Besides, there are a couple legitimate reasons one might want to screw with
function returns in one's own code -- but the better solution is probably
setjmp()/longjmp() instead for those cases. Or perhaps having each function
return the address of the next function to be called -- I forget the term.

S

 

[Martin Ambuhl]

hello,
Can somebody please tell me that why the the value of "ret" is not
changing even by the statement (*ret)+=26; .
#include <stdio.h>

void funct(int a ,int b,int c)
{
char buf[5];
char buf1[10];
int *ret;
ret=buf+12;

This is insane. buf is a char[5]. The location buf+12 is outside it
and you have *no* idea where it is. This is a gross error that you
should quickly get over.

printf("ret is %x\n",ret);
(*ret)+=26;

You have no idea that ret points to anything you can use. It is insane
to dereference it.

 

[CBFalconer]

The very fact that you calls Trisdale "Trollsdare" and me a joker
shows that you are a real bastard. And for your kind information
I am not attempting some form of malware.

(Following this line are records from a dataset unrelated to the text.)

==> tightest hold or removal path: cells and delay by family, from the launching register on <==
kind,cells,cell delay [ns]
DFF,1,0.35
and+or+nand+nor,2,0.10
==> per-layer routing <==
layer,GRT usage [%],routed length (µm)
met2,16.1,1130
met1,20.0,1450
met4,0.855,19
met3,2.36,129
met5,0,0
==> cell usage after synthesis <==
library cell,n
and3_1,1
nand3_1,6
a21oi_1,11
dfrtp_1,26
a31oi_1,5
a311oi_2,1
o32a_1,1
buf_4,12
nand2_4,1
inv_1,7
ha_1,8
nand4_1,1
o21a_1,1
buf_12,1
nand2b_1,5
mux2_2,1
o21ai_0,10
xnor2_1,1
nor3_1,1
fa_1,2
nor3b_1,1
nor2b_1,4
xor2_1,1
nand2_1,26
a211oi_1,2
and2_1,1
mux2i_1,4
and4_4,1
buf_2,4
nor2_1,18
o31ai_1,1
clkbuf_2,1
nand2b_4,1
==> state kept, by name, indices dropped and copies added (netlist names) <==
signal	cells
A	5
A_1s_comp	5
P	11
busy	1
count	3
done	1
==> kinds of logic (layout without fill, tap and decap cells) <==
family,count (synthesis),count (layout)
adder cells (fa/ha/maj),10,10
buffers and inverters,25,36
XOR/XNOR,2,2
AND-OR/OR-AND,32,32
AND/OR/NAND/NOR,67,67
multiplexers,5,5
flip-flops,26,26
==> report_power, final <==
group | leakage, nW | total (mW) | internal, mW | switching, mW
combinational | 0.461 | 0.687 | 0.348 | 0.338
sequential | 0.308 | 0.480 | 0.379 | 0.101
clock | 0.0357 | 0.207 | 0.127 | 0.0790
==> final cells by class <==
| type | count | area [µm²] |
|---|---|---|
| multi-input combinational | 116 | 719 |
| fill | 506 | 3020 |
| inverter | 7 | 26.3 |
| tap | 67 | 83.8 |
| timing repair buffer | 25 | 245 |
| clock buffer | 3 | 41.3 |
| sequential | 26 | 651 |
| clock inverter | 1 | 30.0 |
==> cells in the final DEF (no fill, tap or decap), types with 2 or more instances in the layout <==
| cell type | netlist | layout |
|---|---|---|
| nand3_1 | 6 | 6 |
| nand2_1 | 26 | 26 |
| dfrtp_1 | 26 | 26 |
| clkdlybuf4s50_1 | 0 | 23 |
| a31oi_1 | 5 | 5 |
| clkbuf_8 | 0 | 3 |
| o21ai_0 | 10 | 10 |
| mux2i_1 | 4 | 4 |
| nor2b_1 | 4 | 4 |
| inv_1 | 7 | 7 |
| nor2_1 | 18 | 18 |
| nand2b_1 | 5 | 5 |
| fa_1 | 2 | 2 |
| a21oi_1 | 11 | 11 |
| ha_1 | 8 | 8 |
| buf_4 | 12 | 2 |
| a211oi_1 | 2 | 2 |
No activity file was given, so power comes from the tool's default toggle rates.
[design/flow/config.mk]
export PLATFORM = sky130hd
export DESIGN_NAME = HE_Calc
export DESIGN_NICKNAME = HE_Calc
export VERILOG_FILES = /design/flow/design.v
export SDC_FILE = /design/flow/constraint.sdc
export NUM_CORES = 4
export LEC_CHECK = 1
export CORE_AREA = 10 10 70 70
export DIE_AREA = 0 0 80 80
export SYNTH_MEMORY_MAX_BITS = 65536
[design/flow/run.sh]
#!/bin/bash
# OpenROAD 26Q1-2900-gdf79404cd8, Yosys 0.63+post, stock flow scripts
make -C /OpenROAD-flow-scripts/flow DESIGN_CONFIG=/design/flow/config.mk WORK_HOME=/design/flow/orfs finish
[design/flow/design.v]
`timescale 1ns / 1ps
 module HE_Calc(
    clk,
    HE_Start,
    reset,
    din,
    dst_out,
    we1,
    we2,
    state
);
parameter DWIDTH    = 8;
parameter AWIDTH    = 21;
parameter MEM_SIZE  = 545920;
parameter TOTAL_PIX = 1091840;
parameter MAX_VALUE = 256;
parameter IDLE      = 7'b0000001;
parameter INIT      = 7'b0000010;
parameter HIST1_LUT = 7'b0000100; 
parameter HIST2_LUT = 7'b0001000;
parameter CDF_LUT   = 7'b0010000;
parameter DST_LUT   = 7'b0100000;
parameter DONE      = 7'b1000000;
input                   clk;
input                   reset;
input                   we1;
input                   we2;
input                   HE_Start;
input      [DWIDTH-1:0] din;
output reg [AWIDTH-1:0] dst_out;
output     [6:0]        state;
reg init_done, hist1_done, hist2_done, cdf_done, dst_done, out_done;
reg [6:0] current_state;
reg [6:0] next_state;
reg [AWIDTH-1:0] counter;
reg [AWIDTH-1:0] calcGrayHist [0:MAX_VALUE-1];
reg [AWIDTH-1:0] CDF          [0:MAX_VALUE-1];
reg [AWIDTH-1:0] DST          [0:MAX_VALUE-1];
reg [DWIDTH-1:0] din_reg;
reg [6:0] prev_state;
reg init_start, hist1_start, hist2_start, cdf_start, dst_start, out_start;
assign state = current_state;
always @(posedge clk or posedge reset) begin
    if (reset)
        prev_state <= IDLE;
    else
        prev_state <= current_state;
end
always @(posedge clk) begin
    if (current_state != prev_state) begin
        case (current_state)
            INIT      : init_start  <= 1;
            HIST1_LUT : hist1_start <= 1;
            HIST2_LUT : hist2_start <= 1;
            CDF_LUT   : cdf_start   <= 1;
            DST_LUT   : dst_start   <= 1;
            DONE      : out_start   <= 1;
        endcase
    end
end
always @ (*) begin
    case(current_state)
        IDLE      : next_state = (HE_Start == 1)    ? INIT      : IDLE;
        INIT      : next_state = (init_done == 1)   ? HIST1_LUT : INIT;
        HIST1_LUT : next_state = (hist1_done == 1)  ? HIST2_LUT : HIST1_LUT;
        HIST2_LUT : next_state = (hist2_done == 1)  ? CDF_LUT   : HIST2_LUT;
        CDF_LUT   : next_state = (cdf_done == 1)    ? DST_LUT   : CDF_LUT;
        DST_LUT   : next_state = (dst_done == 1)    ? DONE      : DST_LUT;
        DONE      : next_state = (out_done == 1)    ? IDLE      : DONE;
        default   : next_state = current_state;  
    endcase
end
always @ (posedge clk or posedge reset) begin
    if (reset)
        current_state <= IDLE;
    else
        current_state <= next_state;
end
always @(posedge clk) begin
    din_reg <= din;  
end
always @ (posedge clk) begin
    case(current_state)
        IDLE : begin
            if(HE_Start) begin
                init_done  <= 0; init_start <= 1;
                hist1_done <= 0; hist1_start <= 0;
                hist2_done <= 0; hist2_start <= 0;
                cdf_done   <= 0; cdf_start   <= 0;
                dst_done   <= 0; dst_start   <= 0;
                out_done   <= 0; out_start   <= 0;
                counter    <= 0;
            end
        end
        INIT : begin
            if (init_start) begin
                counter <= 0;
                init_start <= 0;
            end else if(counter < MAX_VALUE) begin
                calcGrayHist[counter] <= 0;
                CDF[counter]          <= 0;
                DST[counter]          <= 0;
                counter <= counter + 1;
            end else begin
                init_done <= 1;
            end
        end
        HIST1_LUT : begin
            if (hist1_start) begin
                counter <= 0;
                hist1_start <= 0;
            end else if(we1 && (counter < MEM_SIZE)) begin
                calcGrayHist[din_reg] <= calcGrayHist[din_reg] + 1;
                counter <= counter + 1;
            end else if(counter == MEM_SIZE) begin
                hist1_done <= 1;
                hist2_start <= 1;
            end
        end
        HIST2_LUT : begin
            if (hist2_start) begin
                counter <= 0;
                hist2_start <= 0;
            end else if(we2 && (counter < MEM_SIZE)) begin
                calcGrayHist[din_reg] <= calcGrayHist[din_reg] + 1;
                counter <= counter + 1;
            end else if(counter == MEM_SIZE) begin
                hist2_done <= 1;
                cdf_start <= 1;
            end
        end
        CDF_LUT : begin
            if (cdf_start) begin
                counter <= 0;
                cdf_start <= 0;
            end else if(counter < MAX_VALUE) begin
                if (counter == 0)
                    CDF[0] <= calcGrayHist[0];
                else
                    CDF[counter] <= CDF[counter - 1] + calcGrayHist[counter];
                counter <= counter + 1;
            end else begin
                cdf_done <= 1;
                dst_start <= 1;
            end
        end
        DST_LUT : begin
            if (dst_start) begin
                counter <= 0;
                dst_start <= 0;
            end else if (counter < MAX_VALUE) begin
                DST[counter] <= (CDF[counter] * (MAX_VALUE - 1) + (TOTAL_PIX >> 1)) / TOTAL_PIX;
                counter <= counter + 1;
            end else begin
                dst_done <= 1;
                out_start <= 1;
            end
        end
        DONE : begin
            if (out_start) begin
                counter <= 0;
                out_start <= 0;
            end else if(counter < MAX_VALUE) begin
                dst_out <= DST[counter];
                counter <= counter + 1;
            end else begin
                out_done <= 1;
            end
        end
    endcase
end
endmodule
[design/flow/constraint.sdc]
current_design HE_Calc

set clk_period 1.0
set clk_io_pct 0.2

create_clock -name clk0 -period $clk_period [get_ports {clk}]

set non_clock_inputs [all_inputs -no_clocks]
set_input_delay [expr $clk_period * $clk_io_pct] -clock clk0 $non_clock_inputs
set_output_delay [expr $clk_period * $clk_io_pct] -clock clk0 [all_outputs]
==> out/metrics.cfg <==
[synthesis]
ys_ff = 7
syn-cell-area_um2 = 400
ys_seq_frac = 0.441
yosysWarningCount = 13
top_area_frac = 0.394
avgSynthCellArea_um2 = 9.77
synth.distinct_cells = 10
synthCells = 41
yosys.area.top_type = buf_4
yosys_cells = 41
yosysChipArea_um2 = 400
synthTopCellsByArea = buf_4 39%, dfrtp_1 38%, dfstp_2 6.6%, clkbuf_1 4.7%, nor4_2 3.1%

[clock_tree]
clkSlewWorstSetupHoldPaths_ns = 0.05
cts.htree.levels = 1
cts_buffers = 3
clkLatencyLatePin_ns = 0.25
cts.sinks = 7
cts.path.max_buffers = 2
cts_tree = yes
cts_root_buffer = clkbuf_4
cts_hold_buf = 0

[power_and_ir_drop]
p_per_area_nw_per_um2 = 1160
p_total_uw = 589
vdd_drop_max_mv = 0.196
leakagePower_nw = 0.277

[final_timing]
period_needed_ns = 1.05
finalSetupTns_ns = -0.0957
period_used_share = 1.05
rsz0062_at_grt = true
final_max_slew_viol_count = 0
setup_viol = 2
worst_slack_ns = -0.0548
fmax_mhz = 948
timing.hold.ws_ns = 0.174
hold_viol_final = 0
fin_skew_ns = 0.00793

[worst_setup_path]
end_kind = output pin
reg2reg_slack_ns = -0.04
arrival_ns = 0.85
crit_buf_inv = 1
path_cells = buf_2
cp_max_fo = 2
cp-start-kind = flip-flop
cp_slowest_cell = dfstp_2
worstSetupPathType = reg -> out
crit_family = flip-flops
max_stage_delay_ns = 0.52
crit_required_ns = 0.80

[routing]
vias = 231
wl_um = 816
drtPass1Iterations = 2
vias_per_cell = 2.29
wire_per_inst_um = 8.08
ant_nets = 0
num_antenna_cells = 0
drt_iter0_markers = 12
drcViolationCount = 0

[place]
port_buffers = 9
dp.cells = 93
dpl.hpwl_um = 669
place.gp.congestion = 0.695
place_area_um2 = 469

[floorplan]
die_area_um2 = 6400
die_x_um = 80
core_area_um2 = 3420
ioPinCount = 41
fp_util = 0.117
dieHeight_um = 80
num_rows = 21

[run]
tool_warnings = 37
maxCapViolCount = 0

[final_layout]
fillers = 390
top_regs = current_state (7)
top_register = current_state
syn_to_final_growth_pct = 26.6
largest_reg_flops = 7
logic_area_um2 = 120
stdcell_area_um2 = 507
drive_above_1_share = 0.345
flop_area_um2 = 176
finalNonFillerCells = 101

[status]
status = finished with violations
violations = setup timing

[global_route]
grt_pass1_wl_mm = 1.36
grt_overflow_total = 0
grtUsageTotal = 0.0247
grt_max_degree = 8
antenna_found_initial = 0
grt_pass1_vias = 311

[hold_path]
holdCritPathClass = in -> async

-- cells in the mapped netlist (all sizes together) --
| library cell | count |
|---|---|
| dfstp | 1 |
| a41o | 1 |
| inv | 3 |
| dfrtp | 6 |
| a31oi | 1 |
| nor4 | 1 |
| nor2 | 1 |
| clkbuf | 5 |
| buf | 21 |
| conb | 1 |
-- cell type report --
cell class / count / area share
inverters: 3 / 0.0222
well taps: 46 / 0.114
multi-input cells: 25 / 0.237
clock buffers: 4 / 0.0519
flip-flops and latches: 7 / 0.348
repair buffers: 16 / 0.227
-- per-stage QoR --
stage,util,setup WS (ns)
final,0.148,-0.0548
after global routing,0.148,-0.103
after CTS,0.149,-0.0693
after detailed placement,0.137,-0.168
after global placement,0.137,-0.170
after floorplan,-,0.0965
-- cells by family after synthesis --
family	count (synthesis)	synth area share
buffers and inverters	29	0.469
other	1	0.00937
and+or+nand+nor	2	0.0406
AOI/OAI and AO/OA	2	0.0406
DFF	7	0.441
-- what timing repair did --
item                                    CTS  global route
resized                                  21             4
pin swaps                                 1             2
buffers inserted                          4             0
endpoints found under the setup margin    7             5
hold endpoints to repair                  0             0
-- layout by cell type (no fill, tap or decap), drive strengths merged --
cell	n
inv	3
conb	21
clkdlybuf4s50	2
dfstp	1
a31oi	1
nor2	1
buf	12
dfrtp	6
clkbuf	6
a41o	1
nor4	1
-- path summary, 6_finish.rpt --
kind / cells after the start / from / endpoint
worst max-delay path: 1 / current_state[0]$_DFFE_PP1P_ / state[0]
worst min register to register: 1 / current_state[6]$_DFFE_PP0P_ / current_state[6]$_DFFE_PP0P_
worst max register to register: 3 / current_state[4]$_DFFE_PP0P_ / current_state[1]$_DFFE_PP0P_
max in group asynchronous: 2 / reset / current_state[0]$_DFFE_PP1P_
min in group clk0: 1 / current_state[6]$_DFFE_PP0P_ / current_state[6]$_DFFE_PP0P_
worst min-delay path: 2 / reset / current_state[3]$_DFFE_PP0P_
-- per-layer routing --
layer | share of wire | global-route usage | routed length, µm | vias up
met5 | 0 | 0 | 0 | -
met4 | 0 | 0.00880 | 0 | 0
met3 | 0.088 | 0.0114 | 72 | 0
met2 | 0.45 | 0.0393 | 367 | 20
met1 | 0.46 | 0.0283 | 376 | 102
li1 | - | - | - | 109
-- report_power, final --
part | switching [mW] | internal (mW) | total [mW] | leakage, nW
Sequential | 0.00328 | 0.294 | 0.297 | 0.0898
Clock | 0.0949 | 0.152 | 0.247 | 0.0150
Combinational | 0.0202 | 0.0252 | 0.0454 | 0.172
Power and IR drop assume default switching activity.
===== /design/flow/design.v =====
module async_fifo (wreq,wclk,wrst_n,rreq,rclk,rrst_n,wdata,rdata,wfull,rempty);
    input   wreq, wclk, wrst_n;
    input   rreq, rclk, rrst_n;
    input   [7:0] wdata;
    output  [7:0] rdata;
    output  reg wfull;
    output  reg rempty;
reg     [4:0]   wq2_rptr, wq1_rptr, rptr;
reg     [4:0]   rq2_wptr, rq1_wptr, wptr;
wire    rempty_val;
wire    [4 : 0] rptr_nxt;
wire    [3:0] raddr;
reg     [4:0] rbin;
wire    [4:0] rbin_nxt;
wire    [3:0] waddr;
reg     [4:0] wbin;
wire    [4:0] wbin_nxt;
wire    [4:0] wptr_nxt;
always @(posedge wclk or negedge wrst_n) begin
    if(!wrst_n)
        {wq2_rptr, wq1_rptr} <= 2'b0;
    else
        {wq2_rptr, wq1_rptr} <= {wq1_rptr, rptr};
end
always @(posedge rclk or negedge rrst_n) begin
    if(!rrst_n)
        {rq2_wptr, rq1_wptr} <= 2'b0;
    else
        {rq2_wptr, rq1_wptr} <= {rq1_wptr, wptr};
end
assign  rempty_val = (rptr_nxt == rq2_wptr); 
always @(posedge rclk or negedge rrst_n) begin
    if(!rrst_n)
        rempty <= 1'b0;
    else
        rempty <= rempty_val;
end
assign rbin_nxt = rbin + (rreq & ~rempty);
always @ (posedge rclk or negedge rrst_n) 
    if (!rrst_n)
        rbin <= 0;
    else 
        rbin <= rbin_nxt;
assign raddr = rbin[3:0]; 
assign rptr_nxt = rbin_nxt ^ (rbin_nxt>>1);
always @ (posedge rclk or negedge rrst_n)
    if (!rrst_n)
        rptr <= 0;
    else 
        rptr <= rptr_nxt;
assign wbin_nxt = wbin + (wreq & !wfull);
always @ (posedge wclk or negedge wrst_n)
    if(!wrst_n)
        wbin <= 0;
    else
        wbin <= wbin_nxt;
assign waddr = wbin [3:0];
assign wptr_nxt = (wbin_nxt>>1) ^ wbin_nxt; 
always @ (posedge wclk or negedge wrst_n)
    if(!wrst_n)
        wptr <= 0;
    else
        wptr <= wptr_nxt;
wire wfull_val;
assign wfull_val = (wq2_rptr == {~wptr[4 : 3],wptr[2 : 0]});
always @ (posedge wclk or negedge wrst_n)
    if (!wrst_n)
        wfull <= 0;
    else 
        wfull <= wfull_val;
reg [7 : 0] mem [0: 7];
assign rdata = mem[raddr];
always @ (posedge wclk)
    if (wreq & !wfull) mem[waddr] <= wdata;
endmodule

===== /design/flow/run.sh =====
#!/bin/bash
# OpenROAD 26Q1-2900-gdf79404cd8, Yosys 0.63+post, stock flow scripts
make -C /OpenROAD-flow-scripts/flow DESIGN_CONFIG=/design/flow/config.mk WORK_HOME=/design/flow/orfs finish

===== /design/flow/config.mk =====
export PLATFORM = sky130hd
export DESIGN_NAME = async_fifo
export DESIGN_NICKNAME = async_fifo
export VERILOG_FILES = /design/flow/design.v
export SDC_FILE = /design/flow/constraint.sdc
export NUM_CORES = 4
export LEC_CHECK = 1
export CORE_UTILIZATION = 30

===== /design/flow/constraint.sdc =====
current_design async_fifo

set clk_period 4.3
set clk_io_pct 0.2

create_clock -name clk0 -period $clk_period [get_ports {rclk}]
create_clock -name clk1 -period $clk_period [get_ports {wclk}]

set non_clock_inputs [all_inputs -no_clocks]
set_input_delay [expr $clk_period * $clk_io_pct] -clock clk0 $non_clock_inputs
set_output_delay [expr $clk_period * $clk_io_pct] -clock clk0 [all_outputs]

==> reports/results.ini <==
[placement]
post_dp_cell_area_um2 = 4350
place.gp.congestion = 0.723
dp_worst_setup_slack_ns = 1.26
port_buffers = 22
dp_hpwl_um = 3910

[flow_run]
cap_violations = 0
warnings = 26

[worst_setup_path]
cp-endpoint = rdata[5]
arrival_ns = 2.30
worst-path-buf-inv = 2
rr_endpoint = rempty
rr_worst_depth = 5
critPathCaptureType = output port
critical_path.startpoint = rbin[1]
rr_startpoint = rbin[1]
crit_path_cell_trace = buf_4 -> mux4_2 -> mux2_2 -> clkdlybuf4s50_1
crit_required_ns = 3.44
start_kind = flip-flop
slowest_stage = dfrtp_1
worstSetupPathType = flip-flop to output port
critPathMaxFanout = 16
ff2ff_setup_slack_ns = 1.95
cp_slowest_stage_delay_ns = 0.84
path_depth = 4
critical_path.top_delay_family = flip-flops

[floorplanning]
fp_util = 0.308
die_x_um = 116
io_pins = 24
dieHeight_um = 116
core-area_um2 = 12600
fp-row-count = 41
dieArea_um2 = 13300

[yosys]
syn_area_um2 = 3860
edf_count = 64
yosys.stat.seqShare = 0.756
yosysChipArea_um2 = 3860
async_reset_ff_frac = 0.385
synth_area_per_cell_um2 = 20.2
ys.flops = 104
flop_cell = edfxtp_1
yosys_cells = 191
synth.top_cells.by_area = edfxtp_1 (50%), dfrtp_1 (26%), mux4_2 (9.3%)
syn-instance-count = 191
yosys_warnings = 1
top_area_cell = edfxtp_1
ys_types = 24
top_cell_area_share = 0.497

[route]
detail_route.wl_per_cell_um = 14.8
drt_first_iter_violations = 67
detail-route-antenna-nets = 0
vias = 1725
vias_per_cell = 4.19
drc = 0
antenna_cells = 0
drtPass1Iterations = 4
drt_wl_total_um = 6120

[clock_network]
cts.sinks = 104
cts_setup_buffers = 0
cts_tree = done
hold_buffers = 0
clk_pin_slew_ns = 0.05
cts_resized = 0

[global_routing]
grt_pass1_wl_um = 9560
first_global_vias = 1852
grt_overflow_total = 0
antenna_found_initial = 0
grt_max_degree = 21
grtUsageTotal = 0.104

[worst_hold_path]
hold_class = flip-flop to flip-flop

[cells_and_area]
fill_cells = 1124
area_delta_synth_final_pct = 23.0
drive_above_1_share = 0.238
postLayoutCellArea_um2 = 4760

[outcome]
outcome = complete, no violations

[sta]
max_slew_margin = 0.488
skew_ns = 0.00383
slew_violations = 0
setup_viol = 0
rsz0062_at_grt = no
max_slew.worst_pin.slew_ns = 0.767
hold_viol = 0
holdWs_ns = 0.293
fin_ws_ns = 1.14
fin_setup_tns_ns = 0

[pwr]
ir_drop_v = 0.000252
switching_power_uw = 938
leakage_nw = 1.72
combinationalPowerShare = 0.277
intPower_mw = 2.57
p_sw_frac = 0.267
seq_power_share = 0.437
powerDensity_nw_per_um2 = 738
p_clk_frac = 0.286
==> ./design.v <==
module APB_INT_Count#(
    parameter DATA_WIDTH = 32,
    parameter ADDR_WIDTH = 16
) 
(
    input  wire                     PCLK,         
    input  wire                     PRESETn,      
    input  wire                     PSEL,         
    input  wire                     PENABLE,      
    input  wire                     PWRITE,       
    input  wire [ADDR_WIDTH-1:0]    PADDR,        
    input  wire [DATA_WIDTH-1:0]    PWDATA,       
    output reg  [DATA_WIDTH-1:0]    PRDATA,       
    output reg                      PREADY,       
    output reg                      PSLVERR,      
    output  wire                    linux_irq,    
    output  wire                    lim_irq,      
    output  wire                    itim_irq,     
    input  wire                     linux_ack,    
    input  wire                     lim_ack,      
    input  wire                     itim_ack      
);
    reg [DATA_WIDTH-1:0] control_regs[0:3];           
    reg [DATA_WIDTH-1:0] linux_count[0:9];            
    reg [DATA_WIDTH-1:0] lim_count[0:9];              
    reg [DATA_WIDTH-1:0] itim_count[0:9];             
    reg invalid_access;   
    task shift_up(output reg [DATA_WIDTH-1:0] count_array[0:9]);
        integer i;
        for (i = 9; i > 0; i = i - 1) begin
            count_array[i] = count_array[i - 1];
        end
    endtask
    always @(posedge PCLK) begin
        if (!PRESETn) begin
            integer x;
            for (x = 0; x < 10; x = x + 1) begin
                linux_count[x] <= {DATA_WIDTH{1'b0}};
            end
        end else if (linux_irq) begin
            linux_count[0] <= linux_count[0] + 1;
        end else if (linux_ack) begin
            integer j;
            for (j = 9; j > 0; j = j - 1) begin
                linux_count[j] <= linux_count[j-1];
            end
            linux_count[0] <= 0;
        end
    end
    always @(posedge PCLK) begin
        if (!PRESETn) begin
            integer y;
            for (y = 0; y < 10; y = y + 1) begin
                lim_count[y] <= {DATA_WIDTH{1'b0}};
            end
        end else if (lim_irq) begin
            lim_count [0] <= lim_count[0] + 1;
        end else if (lim_ack) begin
            integer k;
            for (k = 9; k > 0; k = k - 1) begin 
                lim_count[k] <= lim_count[k-1];
            end
            lim_count[0] <= 0;
        end
    end
    always @(posedge PCLK) begin
        if (!PRESETn) begin
            integer z;
            for (z = 0; z < 10; z = z + 1) begin
                itim_count[z] <= {DATA_WIDTH{1'b0}};
            end
        end else if (itim_irq) begin
            itim_count [0] <= itim_count[0] + 1;
        end else if (itim_ack) begin
            integer l;
            for (l = 9; l > 0; l = l - 1) begin
                itim_count[l] <= itim_count[l-1];
            end
            itim_count[0] <= 0;
        end
    end 
    localparam [31:0] VERSION = 32'h0000_0001;  
    assign linux_irq = control_regs[1][0];
    assign lim_irq = control_regs[2][0];
    assign itim_irq = control_regs[3][0];
    always @(posedge PCLK or negedge PRESETn) begin
        if (!PRESETn) begin
            integer i;
            for (i = 1; i < 4; i = i + 1) control_regs[i] <= {DATA_WIDTH{1'b0}};
            PREADY <= 1'b0;
            PRDATA <= {DATA_WIDTH{1'b0}};
            PSLVERR <= 1'b0;
            invalid_access <= 1'b0;
        end else begin
            PREADY <= 1'b1;
            PSLVERR <= 1'b0;
            if (linux_ack) begin
                control_regs[1][0] <= 0;
            end
            if (lim_ack) begin
                control_regs[2][0] <= 0;
            end            
            if (itim_ack) begin
                control_regs[3][0] <= 0;
            end
            invalid_access <= 1'b0;
            if (PSEL && PENABLE) begin
                if (PWRITE) begin  
                    case (PADDR)
                        16'h0000, 16'h0004, 16'h0008, 16'h000C:
                            control_regs[(PADDR >> 2)] <= PWDATA;
                        default: begin
                            invalid_access <= 1'b1;   
                        end
                    endcase
                end else begin
                    case (PADDR)
                        16'h0000: PRDATA <= VERSION;
                        16'h0004, 16'h0008, 16'h000C: PRDATA <= control_regs[(PADDR >> 2)];
                        16'h0010: PRDATA <= linux_count[0];
                        16'h0014: PRDATA <= linux_count[1];
                        16'h0018: PRDATA <= linux_count[2];
                        16'h001C: PRDATA <= linux_count[3];
                        16'h0020: PRDATA <= linux_count[4];
                        16'h0024: PRDATA <= linux_count[5];
                        16'h0028: PRDATA <= linux_count[6];
                        16'h002C: PRDATA <= linux_count[7];
                        16'h0030: PRDATA <= linux_count[8];
                        16'h0034: PRDATA <= linux_count[9];
                        16'h0040: PRDATA <= lim_count[0];
                        16'h0044: PRDATA <= lim_count[1];
                        16'h0048: PRDATA <= lim_count[2];
                        16'h004C: PRDATA <= lim_count[3];
                        16'h0050: PRDATA <= lim_count[4];
                        16'h0054: PRDATA <= lim_count[5];
                        16'h0058: PRDATA <= lim_count[6];
                        16'h005C: PRDATA <= lim_count[7];
                        16'h0060: PRDATA <= lim_count[8];
                        16'h0064: PRDATA <= lim_count[9];
                        16'h0080: PRDATA <= itim_count[0];
                        16'h0084: PRDATA <= itim_count[1];
                        16'h0088: PRDATA <= itim_count[2];
                        16'h008C: PRDATA <= itim_count[3];
                        16'h0090: PRDATA <= itim_count[4];
                        16'h0094: PRDATA <= itim_count[5];
                        16'h0098: PRDATA <= itim_count[6];
                        16'h009C: PRDATA <= itim_count[7];
                        16'h00A0: PRDATA <= itim_count[8];
                        16'h00A4: PRDATA <= itim_count[9];
                        default: begin
                            PRDATA <= {DATA_WIDTH{1'b0}};   
                            invalid_access <= 1'b1;         
                        end
                    endcase
                end 
                if (invalid_access) begin
                    PSLVERR <= 1'b1;
                    PREADY <= 1'b0;   
                end else begin
                    PSLVERR <= 1'b0;
                    PREADY <= 1'b1;   
                end
            end else begin
                    PREADY <= 1'b0;   
            end
        end
    end
endmodule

Who is Trisdale and/or Trollsdare? If you are referring to
Trismegistus that is one thing, if you really mean Tisdale alias
Trollsdale he is a well known troll. If you can explain, in small
and understandable words, why you are trying to alter the return
address of an activated function via undefined behaviour and why
that is legitimate, I just might believe you. Probably won't
though.

Yes, I freely admit to being a real bastard about destructive
terrorists. Unlike some, I am willing for them to explain
themselves, and concede that mistakes can and have been made. Thus
you do not have to be immediately incarerated incommunicado in the
Gitmo Gulag and subjected to physical abuse and torture.

 

[CBFalconer]

.... snip ...

As long as he writes his malware in Standard C, shouldn't we still
help him?

Besides, there are a couple legitimate reasons one might want to
screw with function returns in one's own code -- but the better
solution is probably setjmp()/longjmp() instead for those cases.
Or perhaps having each function return the address of the next
function to be called -- I forget the term.

The only reason of which I can conceive is building a debugger. He
shows no signs of having that capability.

 

[Default User]

The very fact that you calls Trisdale "Trollsdare" and me a joker shows
that
you are a real bastard.

The very fact that you are an idiot and a jerk shows me you need to be
plonked. So I will do so.



Brian

 

[Ben Pfaff]

The only reason of which I can conceive is building a debugger. He
shows no signs of having that capability.

There are plenty of other reasons. For example, I could want to
test my software by injecting an error once per unique call path
to some function (say malloc()), or I could want to obtain
information about call path coverage in a test suite. In either
case, I would need to obtain the return address of the current
function and, preferably, the entire call chain.

 

[ghyott]

The only reason of which I can conceive is building a debugger. He
shows no signs of having that capability.

First,I just don't want to entangle myself in these vapid arguments but
you are a real shit.
Second,in my opinion only that programmer can write a secure code who
knows how to exploit a vulnerability in a code,so that's why I am
studying these type of codes.
I don't have any bad intentions. Also you better should not comment
about others capabilities and yes ,by Trisdale I meant Tisdale.
So,Good night and Good bye fucker!!!!